Campos: O número de homicídios de mulheres diminuiu 17% em sete meses. Desde o lançamento do "Pacto pela Vida", em maio, tivemos queda mensal de 9% na taxa total de homicídios.

Valor: O lema da gestão foi usado pelo candidato Geraldo Alckmin (PSDB) em 2006, mas não pegou.
Campos: A plataforma não é só gestão. É ligar o país a um modelo de desenvolvimento que seja integrador das nossas regiões, que seja inclusivo. O Estado brasileiro foi reformado dentro de uma visão que produziu um equilíbrio fiscal estático. O desafio é que, ao mesmo tempo em que o país cresça, reconceitue as políticas públicas. Temos que deixar de ter preconceitos. Modernizar a gestão e medir resultados não podem ser bandeiras que a esquerda largue na mãos dos outros.

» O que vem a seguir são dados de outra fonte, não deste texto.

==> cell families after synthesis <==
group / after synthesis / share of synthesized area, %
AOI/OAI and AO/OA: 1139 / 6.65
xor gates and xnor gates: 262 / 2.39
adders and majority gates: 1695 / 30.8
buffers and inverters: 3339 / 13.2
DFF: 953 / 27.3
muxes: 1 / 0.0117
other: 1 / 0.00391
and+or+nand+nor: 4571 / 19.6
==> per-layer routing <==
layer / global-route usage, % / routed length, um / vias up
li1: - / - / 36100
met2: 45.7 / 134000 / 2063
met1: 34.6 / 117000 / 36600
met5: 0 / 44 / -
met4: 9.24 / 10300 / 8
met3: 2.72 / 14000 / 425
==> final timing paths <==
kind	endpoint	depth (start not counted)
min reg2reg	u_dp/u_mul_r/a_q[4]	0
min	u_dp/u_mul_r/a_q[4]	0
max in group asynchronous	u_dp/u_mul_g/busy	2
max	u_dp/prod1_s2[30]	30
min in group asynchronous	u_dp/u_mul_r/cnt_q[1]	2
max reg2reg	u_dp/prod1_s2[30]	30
## config.mk

```make
export PLATFORM = sky130hd
export DESIGN_NAME = i2c_eeprom_byte_master_flat
export DESIGN_NICKNAME = d
export VERILOG_FILES = /design/src/rtl/iebm_pkg.sv /design/src/rtl/iebm_ifs.sv /design/src/rtl/iebm_front.sv /design/src/rtl/iebm_back.sv /design/src/rtl/i2c_eeprom_byte_master.sv /design/src/flat_wrapper.sv
export SDC_FILE = /design/constraint.sdc
export NUM_CORES = 1
export LEC_CHECK = 0
export ABC_AREA = 0
export BUFFER_PORTS_ARGS = -buffer_cell sky130_fd_sc_hd__buf_2
export CAP_MARGIN = 20
export CORE_ASPECT_RATIO = 1.1
export CORE_UTILIZATION = 58
export CTS_CLUSTER_DIAMETER = 40
export DETAILED_ROUTE_END_ITERATION = 8
export GPL_TIMING_DRIVEN = 0
export HOLD_SLACK_MARGIN = 0.05
export PLACE_DENSITY = 0.77
export SLEW_MARGIN = 25
export SYNTH_ARGS = -nofsm -noshare
export SYNTH_HDL_FRONTEND = slang
export SYNTH_SLANG_ARGS = --single-unit
```

## constraint.sdc

```tcl
create_clock -name clk -period 6.9 [get_ports clk]
set_input_delay 0.69 -clock clk [delete_from_list [all_inputs] [get_ports clk]]
set_output_delay 0.69 -clock clk [all_outputs]
set_load 0.01 [all_outputs]
```
<file path="src/sv/x86d_pkg.sv">
`default_nettype none

package x86d_pkg;

    // record forms
    localparam logic [4:0] FORM_UNKNOWN      = 5'd0;
    localparam logic [4:0] FORM_ADD_RR       = 5'd1;
    localparam logic [4:0] FORM_OR_RR8       = 5'd2;
    localparam logic [4:0] FORM_SUB_RR       = 5'd3;
    localparam logic [4:0] FORM_JNZ          = 5'd4;
    localparam logic [4:0] FORM_CMP_MEM_IMM  = 5'd5;
    localparam logic [4:0] FORM_SUB_IMM      = 5'd6;
    localparam logic [4:0] FORM_ADD_IMM      = 5'd7;
    localparam logic [4:0] FORM_MOV_RR       = 5'd8;
    localparam logic [4:0] FORM_MOV_DIRECT   = 5'd9;
    localparam logic [4:0] FORM_MOV_BASE     = 5'd10;
    localparam logic [4:0] FORM_MOV_BASE_D8  = 5'd11;
    localparam logic [4:0] FORM_MOV_BASE_D16 = 5'd12;
    localparam logic [4:0] FORM_MOV_AX_MEM   = 5'd13;
    localparam logic [4:0] FORM_MOV_MEM_AL   = 5'd14;
    localparam logic [4:0] FORM_MOV_IMM      = 5'd15;
    localparam logic [4:0] FORM_SHL1         = 5'd16;

    // opcodes
    localparam logic [7:0] OP_ADD_RM16     = 8'h01;
    localparam logic [7:0] OP_OR_R8        = 8'h0A;
    localparam logic [7:0] OP_SUB_RM16     = 8'h29;
    localparam logic [7:0] OP_JNZ          = 8'h75;
    localparam logic [7:0] OP_GRP1_IMM8    = 8'h80;
    localparam logic [7:0] OP_GRP1_IMM16   = 8'h81;
    localparam logic [7:0] OP_MOV_RM16     = 8'h89;
    localparam logic [7:0] OP_MOV_R16      = 8'h8B;
    localparam logic [7:0] OP_MOV_AX_MOFFS = 8'hA1;
    localparam logic [7:0] OP_MOV_MOFFS_AL = 8'hA2;
    localparam logic [7:0] OP_SHL_GRP      = 8'hD0;
    localparam logic [7:0] OP_MOV_IMM_BASE = 8'hB8;

    localparam logic [7:0] CMP_MODRM     = 8'h3E;
    localparam logic [4:0] SHL_MODRM_TOP = 5'h1C;
    localparam logic [2:0] EXT_ADD       = 3'd0;
    localparam logic [2:0] EXT_SUB       = 3'd5;
    localparam logic [2:0] RM_DIRECT     = 3'd6;
    localparam logic [1:0] MOD_NO_DISP   = 2'd0;
    localparam logic [1:0] MOD_DISP8     = 2'd1;
    localparam logic [1:0] MOD_DISP16    = 2'd2;
    localparam logic [1:0] MOD_REG       = 2'd3;

    localparam logic [15:0] LOAD_ADDRESS_RESET = 16'h0100;

    typedef struct packed {
        logic [4:0]  form;
        logic [2:0]  dest_reg;
        logic [2:0]  src_reg;
        logic [15:0] word_value;
        logic [7:0]  byte_value;
        logic [2:0]  length;
        logic [15:0] instr_address;
        logic        is_last;
    } t_rec;

    // up to two records written to the queue per beat, r1 only with r0
    typedef struct packed {
        logic v0;
        logic v1;
        t_rec r0;
        t_rec r1;
    } t_push;

    function automatic logic opens(input logic [7:0] op);
        case (op)
            OP_ADD_RM16, OP_OR_R8, OP_SUB_RM16, OP_JNZ, OP_GRP1_IMM8,
            OP_GRP1_IMM16, OP_MOV_RM16, OP_MOV_R16, OP_MOV_AX_MOFFS,
            OP_MOV_MOFFS_AL, OP_SHL_GRP: return 1'b1;
            default: return op[7:3] == OP_MOV_IMM_BASE[7:3];
        endcase
    endfunction

    // total length from opcode and second byte; zero on mismatch
    function automatic logic [2:0] form_len(input logic [7:0] op, input logic [7:0] m);
        logic [1:0] md;
        logic [2:0] rg;
        logic [2:0] rm;
        md = m[7:6];
        rg = m[5:3];
        rm = m[2:0];
        case (op)
            OP_ADD_RM16, OP_OR_R8, OP_SUB_RM16, OP_MOV_RM16:
                return (md == MOD_REG) ? 3'd2 : 3'd0;
            OP_JNZ: return 3'd2;
            OP_GRP1_IMM8: return (m == CMP_MODRM) ? 3'd5 : 3'd0;
            OP_GRP1_IMM16:
                return (md == MOD_REG && (rg == EXT_SUB || rg == EXT_ADD)) ? 3'd4 : 3'd0;
            OP_MOV_R16: begin
                case (md)
                    MOD_NO_DISP: return (rm == RM_DIRECT) ? 3'd4 : 3'd2;
                    MOD_DISP8:   return 3'd3;
                    MOD_DISP16:  return 3'd4;
                    default:     return 3'd0;
                endcase
            end
            OP_MOV_AX_MOFFS, OP_MOV_MOFFS_AL: return 3'd3;
            OP_SHL_GRP: return (m[7:3] == SHL_MODRM_TOP) ? 3'd2 : 3'd0;
            default: return (op[7:3] == OP_MOV_IMM_BASE[7:3]) ? 3'd3 : 3'd0;
        endcase
    endfunction

    function automatic t_rec unknown_rec(input logic [7:0] b, input logic [2:0] len,
                                         input logic [15:0] addr);
        t_rec r;
        r               = '0;
        r.form          = FORM_UNKNOWN;
        r.byte_value    = b;
        r.length        = len;
        r.instr_address = addr;
        return r;
    endfunction

    function automatic t_rec decode_rec(input logic [7:0] b0, input logic [7:0] b1,
                                        input logic [7:0] b2, input logic [7:0] b3,
                                        input logic [7:0] b4, input logic [2:0] len,
                                        input logic [15:0] base);
        t_rec        r;
        logic [2:0]  rg;
        logic [2:0]  rm;
        logic [1:0]  md;
        logic [15:0] w23;
        logic [15:0] w12;
        rg  = b1[5:3];
        rm  = b1[2:0];
        md  = b1[7:6];
        w23 = {b3, b2};
        w12 = {b2, b1};
        r               = '0;
        r.length        = len;
        r.instr_address = base;
        case (b0)
            OP_ADD_RM16: begin
                r.form = FORM_ADD_RR; r.dest_reg = rm; r.src_reg = rg;
            end
            OP_OR_R8: begin
                r.form = FORM_OR_RR8; r.dest_reg = rg; r.src_reg = rm;
            end
            OP_SUB_RM16: begin
                r.form = FORM_SUB_RR; r.dest_reg = rm; r.src_reg = rg;
            end
            OP_JNZ: begin
                r.form       = FORM_JNZ;
                r.word_value = base + 16'd2 + {{8{b1[7]}}, b1};
            end
            OP_GRP1_IMM8: begin
                r.form = FORM_CMP_MEM_IMM; r.word_value = w23; r.byte_value = b4;
            end
            OP_GRP1_IMM16: begin
                r.form       = (rg == EXT_SUB) ? FORM_SUB_IMM : FORM_ADD_IMM;
                r.dest_reg   = rm;
                r.word_value = w23;
            end
            OP_MOV_RM16: begin
                r.form = FORM_MOV_RR; r.dest_reg = rm; r.src_reg = rg;
            end
            OP_MOV_R16: begin
                r.dest_reg = rg;
                if (md == MOD_NO_DISP && rm == RM_DIRECT) begin
                    r.form = FORM_MOV_DIRECT; r.word_value = w23;
                end else if (md == MOD_NO_DISP) begin
                    r.form = FORM_MOV_BASE; r.src_reg = rm;
                end else if (md == MOD_DISP8) begin
                    r.form = FORM_MOV_BASE_D8; r.src_reg = rm; r.byte_value = b2;
                end else begin
                    r.form = FORM_MOV_BASE_D16; r.src_reg = rm; r.word_value = w23;
                end
            end
            OP_MOV_AX_MOFFS: begin
                r.form = FORM_MOV_AX_MEM; r.word_value = w12;
            end
            OP_MOV_MOFFS_AL: begin
                r.form = FORM_MOV_MEM_AL; r.word_value = w12;
            end
            OP_SHL_GRP: begin
                r.form = FORM_SHL1; r.dest_reg = rm;
            end
            default: begin
                r.form = FORM_MOV_IMM; r.dest_reg = b0[2:0]; r.word_value = w12;
            end
        endcase
        return r;
    endfunction

endpackage

`default_nettype wire

</file>
<file path="src/sv/x86d_if.sv">
`default_nettype none

interface x86d_in_if;
    logic       valid;
    logic       ready;
    logic [7:0] code_byte;
    logic       end_of_stream;

    modport source (output valid, output code_byte, output end_of_stream, input ready);
    modport sink   (input valid, input code_byte, input end_of_stream, output ready);
endinterface

interface x86d_out_if;
    logic        valid;
    logic        ready;
    logic [4:0]  form;
    logic [2:0]  dest_reg;
    logic [2:0]  src_reg;
    logic [15:0] word_value;
    logic [7:0]  byte_value;
    logic [2:0]  length;
    logic [15:0] instr_address;
    logic        is_last;

    modport source (output valid, output form, output dest_reg, output src_reg,
                    output word_value, output byte_value, output length,
                    output instr_address, output is_last, input ready);
    modport sink   (input valid, input form, input dest_reg, input src_reg,
                    input word_value, input byte_value, input length,
                    input instr_address, input is_last, output ready);
endinterface

`default_nettype wire

</file>
<file path="src/sv/x86d_front.sv">
`default_nettype none

module x86d_front import x86d_pkg::*; (
    input  wire logic        i_clk,
    input  wire logic        i_rst_n,
    x86d_in_if.sink          i_in,
    input  wire logic [15:0] i_load_address,
    input  wire logic        i_space_ok,
    output t_push            o_push
);

    logic [7:0]  r_pend [4];
    logic [7:0]  n_pend [4];
    logic [2:0]  r_cnt, n_cnt;
    logic [15:0] r_off, n_off;
    logic [15:0] r_start, n_start;

    logic        accept;
    logic [7:0]  b;
    logic [7:0]  m;
    logic [2:0]  need;
    logic [7:0]  bb [5];
    logic [15:0] addr_off;
    logic [15:0] addr_start;
    logic        e1_v, e2_v, e3_v;
    t_rec        e1, e2, e3;

    assign i_in.ready = i_space_ok;
    assign accept     = i_in.valid && i_space_ok;
    assign b          = i_in.code_byte;
    assign addr_off   = i_load_address + r_off;
    assign addr_start = i_load_address + r_start;
    assign m          = (r_cnt >= 3'd2) ? r_pend[1] : b;
    assign need       = form_len(r_pend[0], m);

    // assembled instruction bytes, held ones first, then this beat, then zero
    always_comb begin
        bb[0] = r_pend[0];
        for (int i = 1; i < 4; i++) begin
            if (3'(i) < r_cnt)       bb[i] = r_pend[i];
            else if (3'(i) == r_cnt) bb[i] = b;
            else                     bb[i] = 8'h00;
        end
        bb[4] = (r_cnt == 3'd4) ? b : 8'h00;
    end

    always_comb begin
        n_pend  = r_pend;
        n_cnt   = r_cnt;
        n_start = r_start;
        n_off   = i_in.end_of_stream ? 16'd0 : r_off + 16'd1;
        e1_v    = 1'b0;
        e2_v    = 1'b0;
        e3_v    = 1'b0;
        e1      = unknown_rec(b, 3'd1, addr_off);
        e2      = unknown_rec(b, 3'd1, addr_off);
        e3      = unknown_rec(b, 3'd1, addr_off);

        if (r_cnt == 3'd0) begin
            if (!opens(b)) begin
                e1_v = 1'b1;
            end else begin
                n_pend[0] = b;
                n_cnt     = 3'd1;
                n_start   = r_off;
            end
        end else if (need == 3'd0) begin
            // held first byte fails, this byte starts over as an opcode
            e1_v  = 1'b1;
            e1    = unknown_rec(r_pend[0], 3'd1, addr_start);
            n_cnt = 3'd0;
            if (!opens(b)) begin
                e2_v = 1'b1;
            end else begin
                n_pend[0] = b;
                n_cnt     = 3'd1;
                n_start   = r_off;
            end
        end else if ({1'b0, r_cnt} + 4'd1 >= {1'b0, need}) begin
            e1_v  = 1'b1;
            e1    = decode_rec(bb[0], bb[1], bb[2], bb[3], bb[4], need, addr_start);
            n_cnt = 3'd0;
        end else begin
            n_pend[r_cnt[1:0]] = b;
            n_cnt              = r_cnt + 3'd1;
        end

        if (i_in.end_of_stream && n_cnt != 3'd0) begin
            e3_v  = 1'b1;
            e3    = unknown_rec(n_pend[0], n_cnt, i_load_address + n_start);
            n_cnt = 3'd0;
        end
    end

    always_comb begin
        o_push.v0 = accept && (e1_v || e3_v);
        o_push.v1 = accept && e1_v && (e2_v || e3_v);
        o_push.r0 = e1_v ? e1 : e3;
        o_push.r1 = e2_v ? e2 : e3;
        o_push.r0.is_last = i_in.end_of_stream && !(e1_v && (e2_v || e3_v));
        o_push.r1.is_last = i_in.end_of_stream;
    end

    always_ff @(posedge i_clk) begin
        if (!i_rst_n) begin
            r_cnt   <= 3'd0;
            r_off   <= 16'd0;
            r_start <= 16'd0;
        end else if (accept) begin
            r_cnt   <= n_cnt;
            r_off   <= n_off;
            r_start <= n_start;
        end
    end

    always_ff @(posedge i_clk) begin
        if (accept) begin
            r_pend <= n_pend;
        end
    end

endmodule

`default_nettype wire

</file>
<file path="src/sv/x86d_queue.sv">
`default_nettype none

module x86d_queue import x86d_pkg::*; #(
    parameter int DEPTH = 4
) (
    input  wire logic i_clk,
    input  wire logic i_rst_n,
    input  t_push     i_push,
    output logic      o_space_ok,
    input  wire logic i_pop,
    output logic      o_nonempty,
    output t_rec      o_head
);

    localparam int PW = $clog2(DEPTH);
    localparam int CW = $clog2(DEPTH + 1);

    t_rec          r_mem [DEPTH];
    logic [PW-1:0] r_wptr, n_wptr;
    logic [PW-1:0] r_rptr, n_rptr;
    logic [PW-1:0] wptr1;
    logic [CW-1:0] r_count, n_count;

    function automatic logic [PW-1:0] inc(input logic [PW-1:0] p);
        return (p == PW'(DEPTH - 1)) ? '0 : p + PW'(1);
    endfunction

    assign wptr1      = inc(r_wptr);
    assign o_space_ok = r_count <= CW'(DEPTH - 2);
    assign o_nonempty = r_count != '0;
    assign o_head     = r_mem[r_rptr];

    always_comb begin
        n_wptr  = r_wptr;
        n_rptr  = r_rptr;
        n_count = r_count;
        if (i_push.v0 && i_push.v1) begin
            n_wptr  = inc(wptr1);
            n_count = n_count + CW'(2);
        end else if (i_push.v0) begin
            n_wptr  = wptr1;
            n_count = n_count + CW'(1);
        end
        if (i_pop) begin
            n_rptr  = inc(r_rptr);
            n_count = n_count - CW'(1);
        end
    end

    always_ff @(posedge i_clk) begin
        if (!i_rst_n) begin
            r_wptr  <= '0;
            r_rptr  <= '0;
            r_count <= '0;
        end else begin
            r_wptr  <= n_wptr;
            r_rptr  <= n_rptr;
            r_count <= n_count;
        end
    end

    always_ff @(posedge i_clk) begin
        if (i_push.v0) begin
            r_mem[r_wptr] <= i_push.r0;
        end
        if (i_push.v1) begin
            r_mem[wptr1] <= i_push.r1;
        end
    end

endmodule

`default_nettype wire

</file>
<file path="src/sv/x86d_back.sv">
`default_nettype none

module x86d_back import x86d_pkg::*; (
    input  wire logic i_clk,
    input  wire logic i_rst_n,
    input  wire logic i_nonempty,
    input  t_rec      i_head,
    output logic      o_pop,
    x86d_out_if.source o_out
);

    logic r_valid, n_valid;
    t_rec r_rec;

    // refill the output register from a nonempty queue whenever it is empty or being taken
    assign o_pop = i_nonempty && (!r_valid || o_out.ready);

    always_comb begin
        n_valid = r_valid;
        if (o_pop)            n_valid = 1'b1;
        else if (o_out.ready) n_valid = 1'b0;
    end

    always_ff @(posedge i_clk) begin
        if (!i_rst_n) begin
            r_valid <= 1'b0;
        end else begin
            r_valid <= n_valid;
        end
    end

    always_ff @(posedge i_clk) begin
        if (o_pop) begin
            r_rec <= i_head;
        end
    end

    assign o_out.valid         = r_valid;
    assign o_out.form          = r_rec.form;
    assign o_out.dest_reg      = r_rec.dest_reg;
    assign o_out.src_reg       = r_rec.src_reg;
    assign o_out.word_value    = r_rec.word_value;
    assign o_out.byte_value    = r_rec.byte_value;
    assign o_out.length        = r_rec.length;
    assign o_out.instr_address = r_rec.instr_address;
    assign o_out.is_last       = r_rec.is_last;

endmodule

`default_nettype wire

</file>
<file path="src/sv/x86_subset_instruction_decoder.sv">
// Path: a record completed by a code byte is written into the record queue, then moves
// into the output register once that register is empty or being taken.
// Throughput: one code byte per cycle; a byte may yield two records, which leave one
// per cycle while taken; input stalls while the queue has fewer than two free slots.
// Reset (synchronous, active low): pending bytes dropped, stream offset zero,
// record queue and output emptied, load_address back to 0x100.
`default_nettype none

module x86_subset_instruction_decoder import x86d_pkg::*; #(
    parameter int QUEUE_DEPTH = 4
) (
    input  wire logic        i_clk,
    input  wire logic        i_rst_n,
    x86d_in_if.sink          i_in,
    x86d_out_if.source       o_out,
    input  wire logic        psel,
    input  wire logic        penable,
    input  wire logic        pwrite,
    input  wire logic [2:0]  paddr,
    input  wire logic [31:0] pwdata,
    output logic [31:0]      prdata,
    output logic             pready
);

    localparam logic [0:0] REG_LOAD_ADDRESS = 1'b0;

    logic [15:0] r_load_address;
    logic        space_ok;
    logic        nonempty;
    logic        pop;
    t_push       push;
    t_rec        head;

    assign pready = 1'b1;
    assign prdata = (paddr[2:2] == REG_LOAD_ADDRESS) ? {16'd0, r_load_address} : 32'd0;

    always_ff @(posedge i_clk) begin
        if (!i_rst_n) begin
            r_load_address <= LOAD_ADDRESS_RESET;
        end else if (psel && penable && pwrite && pready
                     && paddr[2:2] == REG_LOAD_ADDRESS) begin
            r_load_address <= pwdata[15:0];
        end
    end

    x86d_front u_front (
        .i_clk          (i_clk),
        .i_rst_n        (i_rst_n),
        .i_in           (i_in),
        .i_load_address (r_load_address),
        .i_space_ok     (space_ok),
        .o_push         (push)
    );

    x86d_queue #(
        .DEPTH (QUEUE_DEPTH)
    ) u_queue (
        .i_clk      (i_clk),
        .i_rst_n    (i_rst_n),
        .i_push     (push),
        .o_space_ok (space_ok),
        .i_pop      (pop),
        .o_nonempty (nonempty),
        .o_head     (head)
    );

    x86d_back u_back (
        .i_clk      (i_clk),
        .i_rst_n    (i_rst_n),
        .i_nonempty (nonempty),
        .i_head     (head),
        .o_pop      (pop),
        .o_out      (o_out)
    );

endmodule

`default_nettype wire
</file>
<file path="src/flat_wrapper.sv">
// flat-port wrapper written by rule: the top's interface ports become plain ports
module x86_subset_instruction_decoder_flat import x86d_pkg::*;
#(
    parameter int QUEUE_DEPTH = 4
)
  (i_clk, i_rst_n, psel, penable, pwrite, paddr, pwdata, prdata, pready, i_in_valid, i_in_code_byte, i_in_end_of_stream, i_in_ready, o_out_valid, o_out_form, o_out_dest_reg, o_out_src_reg, o_out_word_value, o_out_byte_value, o_out_length, o_out_instr_address, o_out_is_last, o_out_ready);
  x86d_in_if i_in_i ();
  x86d_out_if o_out_i ();
  input  wire logic i_clk;
  input  wire logic i_rst_n;
  input  wire logic psel;
  input  wire logic penable;
  input  wire logic pwrite;
  input  wire logic [2:0] paddr;
  input  wire logic [31:0] pwdata;
  output logic [31:0] prdata;
  output logic pready;
  input wire logic [$bits(i_in_i.valid)-1:0] i_in_valid;
  input wire logic [$bits(i_in_i.code_byte)-1:0] i_in_code_byte;
  input wire logic [$bits(i_in_i.end_of_stream)-1:0] i_in_end_of_stream;
  output wire logic [$bits(i_in_i.ready)-1:0] i_in_ready;
  output wire logic [$bits(o_out_i.valid)-1:0] o_out_valid;
  output wire logic [$bits(o_out_i.form)-1:0] o_out_form;
  output wire logic [$bits(o_out_i.dest_reg)-1:0] o_out_dest_reg;
  output wire logic [$bits(o_out_i.src_reg)-1:0] o_out_src_reg;
  output wire logic [$bits(o_out_i.word_value)-1:0] o_out_word_value;
  output wire logic [$bits(o_out_i.byte_value)-1:0] o_out_byte_value;
  output wire logic [$bits(o_out_i.length)-1:0] o_out_length;
  output wire logic [$bits(o_out_i.instr_address)-1:0] o_out_instr_address;
  output wire logic [$bits(o_out_i.is_last)-1:0] o_out_is_last;
  input wire logic [$bits(o_out_i.ready)-1:0] o_out_ready;
  assign i_in_i.valid = i_in_valid;
  assign i_in_i.code_byte = i_in_code_byte;
  assign i_in_i.end_of_stream = i_in_end_of_stream;
  assign i_in_ready = i_in_i.ready;
  assign o_out_valid = o_out_i.valid;
  assign o_out_form = o_out_i.form;
  assign o_out_dest_reg = o_out_i.dest_reg;
  assign o_out_src_reg = o_out_i.src_reg;
  assign o_out_word_value = o_out_i.word_value;
  assign o_out_byte_value = o_out_i.byte_value;
  assign o_out_length = o_out_i.length;
  assign o_out_instr_address = o_out_i.instr_address;
  assign o_out_is_last = o_out_i.is_last;
  assign o_out_i.ready = o_out_ready;
  x86_subset_instruction_decoder #(.QUEUE_DEPTH(QUEUE_DEPTH)) u_core (.i_clk(i_clk), .i_rst_n(i_rst_n), .i_in(i_in_i), .o_out(o_out_i), .psel(psel), .penable(penable), .pwrite(pwrite), .paddr(paddr), .pwdata(pwdata), .prdata(prdata), .pready(pready));
endmodule
</file>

Valor: O senhor identifica a esquerda como um obstáculo a essa modernização?
Campos: Quem fica refém das corporações e ainda pensa dessa forma, a meu ver, não está pensando como esquerda. Está ultrapassado.

Valor: O PSB pode ser uma alternativa ao PT, uma vez que o PT perdeu prestígio e força depois dos escândalos de corrupção?
Campos: O PT ganhou um papel hegemônico no nosso campo porque conquistou isso com militância, entusiasmo e com os erros que as outras forças cometeram. Tem pago um preço alto nos últimos tempos não só pelos erros que cometeu, mas também pelo enfrentamento de forças poderosas que vêem no PT o seu maior adversário. O PSB não deseja reproduzir o comportamento de oposição que o PT, em muitas oportunidades, teve em relação aos nossos governos.

Valor: A possibilidade de o PT impor aos aliados uma candidatura própria em 2010 não prejudica a aliança?
Campos: É açodamento tratar de 2010. Não é isso que a sociedade brasileira deseja dos partidos e dos homens públicos. Precisamos discutir soluções dos problemas do povo brasileiro, que não é filiado a partido nenhum.

Valor: O PT, no poder, tornou-se refém das corporações? As greves se sucedem no setor público...
Campos: Temos que defender o direito democrático de greve, mas não é possível que não possamos regulamentá-lo no serviço público, observando o que é essencial. Precisamos de mecanismos ágeis para mediar o conflito entre governante e servidor público. Por que uma greve na educação tem que durar 54 dias? Vimos nos oito anos do governo que me antecedeu, ao qual fiz oposição, sete greves. No nosso primeiro ano de governo, montamos uma mesa de negociação e, mesmo assim, tivemos uma greve de 54 dias na educação. Isso é razoável? Não é e não pode acontecer. A sociedade não suporta isso.

Valor: O PSB terá candidato à sucessão de Lula?
Campos: O PSB tem um quadro, como o companheiro Ciro Gomes, que foi duas vezes candidato a presidente, mas nem ele nem eu nem o PSB queremos discutir 2010 agora. Até porque estamos num bloco que tem outros partidos e quadros. Precisamos do êxito do governo Lula, ajudá-lo a ser um governo mais avançado. 2010 será a primeira eleição, desde a redemocratização, sem Lula candidato. O presidente chegará até lá como o maior eleitor do país.

Valor: Quem ele apoiará?
Campos: Ele vai tentar juntar a todos. Se não conseguir, a gente vai ter que estar vivo para ver o que ele vai fazer. Não nos esqueçamos de que o presidente é fruto da construção não só do PT, mas de muitas forças, inclusive, do PSB. Uma coisa é a força do presidente, outra é o seu governo e outra são as forças que compõem o governo e a sua base de sustentação. Não é uma situação simples para ser administrada.